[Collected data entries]
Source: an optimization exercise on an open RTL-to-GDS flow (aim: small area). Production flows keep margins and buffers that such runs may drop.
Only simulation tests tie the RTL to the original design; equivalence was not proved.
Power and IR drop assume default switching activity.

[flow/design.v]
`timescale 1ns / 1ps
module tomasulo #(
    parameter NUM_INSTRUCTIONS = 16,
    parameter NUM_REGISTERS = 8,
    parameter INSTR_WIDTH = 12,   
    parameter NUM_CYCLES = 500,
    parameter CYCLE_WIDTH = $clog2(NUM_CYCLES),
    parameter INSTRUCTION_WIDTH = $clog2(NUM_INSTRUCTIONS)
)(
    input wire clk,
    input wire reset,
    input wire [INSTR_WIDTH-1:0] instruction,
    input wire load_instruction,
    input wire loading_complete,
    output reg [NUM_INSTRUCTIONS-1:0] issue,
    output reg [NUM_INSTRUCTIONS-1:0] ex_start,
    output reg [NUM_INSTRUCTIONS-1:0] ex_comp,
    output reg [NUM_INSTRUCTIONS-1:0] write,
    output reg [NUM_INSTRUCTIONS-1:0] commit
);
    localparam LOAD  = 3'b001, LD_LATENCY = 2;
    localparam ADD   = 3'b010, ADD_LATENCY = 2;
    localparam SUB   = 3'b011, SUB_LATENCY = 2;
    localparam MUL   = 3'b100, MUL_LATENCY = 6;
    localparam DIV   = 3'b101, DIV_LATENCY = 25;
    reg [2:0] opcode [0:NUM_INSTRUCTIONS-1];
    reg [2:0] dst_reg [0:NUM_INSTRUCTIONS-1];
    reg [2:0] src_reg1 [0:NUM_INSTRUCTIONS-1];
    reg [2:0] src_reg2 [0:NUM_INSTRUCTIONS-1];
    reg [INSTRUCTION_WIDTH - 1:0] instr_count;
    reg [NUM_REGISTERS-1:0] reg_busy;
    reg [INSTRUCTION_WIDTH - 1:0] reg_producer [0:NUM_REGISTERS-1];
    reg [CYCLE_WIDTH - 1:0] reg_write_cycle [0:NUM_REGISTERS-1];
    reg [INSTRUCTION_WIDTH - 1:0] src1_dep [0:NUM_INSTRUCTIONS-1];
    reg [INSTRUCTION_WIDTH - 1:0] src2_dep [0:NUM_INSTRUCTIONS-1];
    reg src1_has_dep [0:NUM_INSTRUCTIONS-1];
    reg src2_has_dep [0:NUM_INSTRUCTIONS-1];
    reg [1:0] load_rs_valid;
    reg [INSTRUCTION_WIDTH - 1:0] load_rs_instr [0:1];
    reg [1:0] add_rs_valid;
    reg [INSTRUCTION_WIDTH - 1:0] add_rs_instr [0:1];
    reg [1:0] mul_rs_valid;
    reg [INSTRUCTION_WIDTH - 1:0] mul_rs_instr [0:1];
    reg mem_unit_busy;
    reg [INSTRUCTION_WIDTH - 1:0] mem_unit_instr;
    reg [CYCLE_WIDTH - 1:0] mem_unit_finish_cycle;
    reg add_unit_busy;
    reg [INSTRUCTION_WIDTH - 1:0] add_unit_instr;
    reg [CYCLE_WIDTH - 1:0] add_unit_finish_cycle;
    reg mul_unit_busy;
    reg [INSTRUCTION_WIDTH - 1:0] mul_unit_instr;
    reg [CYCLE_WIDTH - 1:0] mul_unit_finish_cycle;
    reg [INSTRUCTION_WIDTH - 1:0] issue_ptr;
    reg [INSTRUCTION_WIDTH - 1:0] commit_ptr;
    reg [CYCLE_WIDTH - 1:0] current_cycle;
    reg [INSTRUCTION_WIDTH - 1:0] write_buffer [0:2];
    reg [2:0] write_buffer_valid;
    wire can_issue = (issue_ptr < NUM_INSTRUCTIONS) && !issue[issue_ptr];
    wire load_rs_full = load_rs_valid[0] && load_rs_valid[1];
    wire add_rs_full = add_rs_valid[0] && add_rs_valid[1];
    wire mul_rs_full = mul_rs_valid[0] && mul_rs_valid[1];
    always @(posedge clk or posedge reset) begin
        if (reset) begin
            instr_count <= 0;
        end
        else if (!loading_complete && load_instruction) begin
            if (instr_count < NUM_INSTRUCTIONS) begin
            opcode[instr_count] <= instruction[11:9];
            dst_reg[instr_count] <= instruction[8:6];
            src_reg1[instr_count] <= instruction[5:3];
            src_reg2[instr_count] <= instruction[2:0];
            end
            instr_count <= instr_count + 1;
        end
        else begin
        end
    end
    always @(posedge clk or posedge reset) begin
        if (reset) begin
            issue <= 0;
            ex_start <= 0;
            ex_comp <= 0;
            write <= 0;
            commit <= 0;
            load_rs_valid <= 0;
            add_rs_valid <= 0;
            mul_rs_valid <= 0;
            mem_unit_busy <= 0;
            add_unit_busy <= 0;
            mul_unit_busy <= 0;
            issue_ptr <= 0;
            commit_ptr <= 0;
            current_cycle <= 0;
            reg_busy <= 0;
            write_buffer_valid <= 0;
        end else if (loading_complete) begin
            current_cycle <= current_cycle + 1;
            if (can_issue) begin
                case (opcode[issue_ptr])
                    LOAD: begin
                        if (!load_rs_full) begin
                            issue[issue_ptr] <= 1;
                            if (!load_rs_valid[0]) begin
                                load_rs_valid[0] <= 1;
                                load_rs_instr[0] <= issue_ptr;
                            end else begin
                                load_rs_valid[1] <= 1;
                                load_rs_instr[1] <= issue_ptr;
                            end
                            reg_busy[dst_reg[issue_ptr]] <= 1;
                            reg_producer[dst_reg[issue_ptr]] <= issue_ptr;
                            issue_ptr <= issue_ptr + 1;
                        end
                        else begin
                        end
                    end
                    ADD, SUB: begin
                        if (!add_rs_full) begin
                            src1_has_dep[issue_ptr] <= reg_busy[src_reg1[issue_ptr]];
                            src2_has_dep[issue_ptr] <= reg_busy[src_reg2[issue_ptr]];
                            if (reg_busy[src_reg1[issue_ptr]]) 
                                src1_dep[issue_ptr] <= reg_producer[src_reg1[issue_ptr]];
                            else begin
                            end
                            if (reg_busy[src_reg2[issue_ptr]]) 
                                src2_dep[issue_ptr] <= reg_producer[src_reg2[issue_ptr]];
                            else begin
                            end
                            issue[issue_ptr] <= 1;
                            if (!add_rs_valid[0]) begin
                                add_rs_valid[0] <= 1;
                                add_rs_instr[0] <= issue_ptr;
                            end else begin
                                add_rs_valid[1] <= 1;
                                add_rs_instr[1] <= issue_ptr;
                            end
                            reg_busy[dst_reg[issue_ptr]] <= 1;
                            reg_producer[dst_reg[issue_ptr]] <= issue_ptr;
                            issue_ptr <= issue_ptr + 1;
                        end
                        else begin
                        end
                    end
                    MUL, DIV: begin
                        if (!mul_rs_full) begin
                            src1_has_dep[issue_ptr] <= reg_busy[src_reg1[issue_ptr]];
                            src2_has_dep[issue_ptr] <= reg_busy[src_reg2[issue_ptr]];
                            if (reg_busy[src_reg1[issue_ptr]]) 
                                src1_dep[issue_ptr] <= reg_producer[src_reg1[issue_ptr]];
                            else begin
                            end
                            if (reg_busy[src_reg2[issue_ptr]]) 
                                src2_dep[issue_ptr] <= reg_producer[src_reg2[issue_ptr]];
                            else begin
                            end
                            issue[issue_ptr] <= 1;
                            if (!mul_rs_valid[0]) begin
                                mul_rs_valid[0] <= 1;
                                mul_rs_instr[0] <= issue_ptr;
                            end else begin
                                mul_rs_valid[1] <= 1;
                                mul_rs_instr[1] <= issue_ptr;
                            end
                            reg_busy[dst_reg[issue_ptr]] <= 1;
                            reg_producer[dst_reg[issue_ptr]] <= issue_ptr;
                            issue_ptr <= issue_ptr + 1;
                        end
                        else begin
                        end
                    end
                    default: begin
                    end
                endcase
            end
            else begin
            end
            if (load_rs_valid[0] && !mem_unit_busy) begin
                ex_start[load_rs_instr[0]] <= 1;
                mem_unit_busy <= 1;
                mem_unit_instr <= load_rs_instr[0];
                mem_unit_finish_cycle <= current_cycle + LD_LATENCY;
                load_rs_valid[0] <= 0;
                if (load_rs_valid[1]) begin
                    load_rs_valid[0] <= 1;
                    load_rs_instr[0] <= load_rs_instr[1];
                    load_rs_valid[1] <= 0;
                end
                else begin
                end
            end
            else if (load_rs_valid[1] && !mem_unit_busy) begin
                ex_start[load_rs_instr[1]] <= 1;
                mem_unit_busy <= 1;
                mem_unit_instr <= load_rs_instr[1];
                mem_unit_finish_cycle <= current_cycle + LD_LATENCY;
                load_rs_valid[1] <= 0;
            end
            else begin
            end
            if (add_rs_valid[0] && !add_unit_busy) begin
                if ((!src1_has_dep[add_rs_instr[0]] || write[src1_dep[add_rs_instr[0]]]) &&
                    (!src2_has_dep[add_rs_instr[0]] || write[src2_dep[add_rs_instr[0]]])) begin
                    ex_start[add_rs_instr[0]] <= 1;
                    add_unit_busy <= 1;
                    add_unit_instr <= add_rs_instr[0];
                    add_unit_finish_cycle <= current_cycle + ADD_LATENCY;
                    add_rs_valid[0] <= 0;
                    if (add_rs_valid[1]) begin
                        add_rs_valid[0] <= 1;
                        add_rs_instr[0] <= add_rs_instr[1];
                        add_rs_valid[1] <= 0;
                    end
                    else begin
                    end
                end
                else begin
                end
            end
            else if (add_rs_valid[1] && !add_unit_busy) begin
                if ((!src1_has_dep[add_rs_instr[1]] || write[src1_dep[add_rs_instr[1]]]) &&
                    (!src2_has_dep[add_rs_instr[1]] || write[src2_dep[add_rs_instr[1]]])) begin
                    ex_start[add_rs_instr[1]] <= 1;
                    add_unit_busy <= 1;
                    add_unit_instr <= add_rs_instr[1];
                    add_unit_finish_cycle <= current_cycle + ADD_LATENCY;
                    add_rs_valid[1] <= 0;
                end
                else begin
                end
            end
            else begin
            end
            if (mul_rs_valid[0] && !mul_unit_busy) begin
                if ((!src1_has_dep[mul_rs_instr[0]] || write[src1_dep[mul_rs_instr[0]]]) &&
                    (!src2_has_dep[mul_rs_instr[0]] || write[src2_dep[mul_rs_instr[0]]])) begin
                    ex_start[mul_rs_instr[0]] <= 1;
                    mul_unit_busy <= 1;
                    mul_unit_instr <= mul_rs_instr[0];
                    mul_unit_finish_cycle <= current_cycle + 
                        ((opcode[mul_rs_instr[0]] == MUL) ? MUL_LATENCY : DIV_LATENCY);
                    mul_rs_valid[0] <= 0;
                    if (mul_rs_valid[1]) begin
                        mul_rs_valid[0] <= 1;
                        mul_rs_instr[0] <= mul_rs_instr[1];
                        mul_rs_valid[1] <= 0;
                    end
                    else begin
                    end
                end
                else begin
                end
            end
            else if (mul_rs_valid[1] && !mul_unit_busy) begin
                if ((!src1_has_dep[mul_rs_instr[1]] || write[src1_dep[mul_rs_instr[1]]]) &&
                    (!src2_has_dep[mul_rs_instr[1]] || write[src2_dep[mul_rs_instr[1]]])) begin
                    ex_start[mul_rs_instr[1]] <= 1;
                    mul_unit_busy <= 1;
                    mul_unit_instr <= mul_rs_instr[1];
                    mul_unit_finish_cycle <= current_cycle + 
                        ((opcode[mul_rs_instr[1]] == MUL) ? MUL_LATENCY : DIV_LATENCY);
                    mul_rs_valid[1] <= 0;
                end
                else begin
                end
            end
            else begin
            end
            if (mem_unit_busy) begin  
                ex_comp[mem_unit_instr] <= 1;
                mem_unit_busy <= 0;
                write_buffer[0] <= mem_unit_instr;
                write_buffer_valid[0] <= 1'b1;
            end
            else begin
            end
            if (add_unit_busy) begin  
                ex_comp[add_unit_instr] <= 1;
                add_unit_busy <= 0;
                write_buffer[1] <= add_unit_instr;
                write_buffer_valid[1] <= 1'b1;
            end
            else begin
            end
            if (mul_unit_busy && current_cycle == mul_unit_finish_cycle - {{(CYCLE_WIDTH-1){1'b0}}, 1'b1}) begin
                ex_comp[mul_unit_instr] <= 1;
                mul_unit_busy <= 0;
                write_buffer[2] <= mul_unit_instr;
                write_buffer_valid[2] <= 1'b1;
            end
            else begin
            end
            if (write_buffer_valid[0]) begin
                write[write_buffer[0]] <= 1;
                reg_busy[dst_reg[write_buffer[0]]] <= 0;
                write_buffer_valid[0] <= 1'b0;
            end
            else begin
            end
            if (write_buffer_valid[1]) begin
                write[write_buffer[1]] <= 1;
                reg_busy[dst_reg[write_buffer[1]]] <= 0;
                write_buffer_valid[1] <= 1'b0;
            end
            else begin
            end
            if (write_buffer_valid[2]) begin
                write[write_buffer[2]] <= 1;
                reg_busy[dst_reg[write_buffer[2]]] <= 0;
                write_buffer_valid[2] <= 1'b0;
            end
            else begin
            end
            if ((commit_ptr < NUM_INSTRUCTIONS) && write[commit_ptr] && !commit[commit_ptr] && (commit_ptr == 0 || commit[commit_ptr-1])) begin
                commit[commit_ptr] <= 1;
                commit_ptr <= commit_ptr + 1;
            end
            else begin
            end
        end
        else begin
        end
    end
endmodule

## ACTIVITY
Wherever the word "output" appears in a line of the data, copy that line.

## ANSWER SECTION
    output reg [NUM_INSTRUCTIONS-1:0] issue,
    output reg [NUM_INSTRUCTIONS-1:0] ex_start,
    output reg [NUM_INSTRUCTIONS-1:0] ex_comp,
    output reg [NUM_INSTRUCTIONS-1:0] write,
    output reg [NUM_INSTRUCTIONS-1:0] commit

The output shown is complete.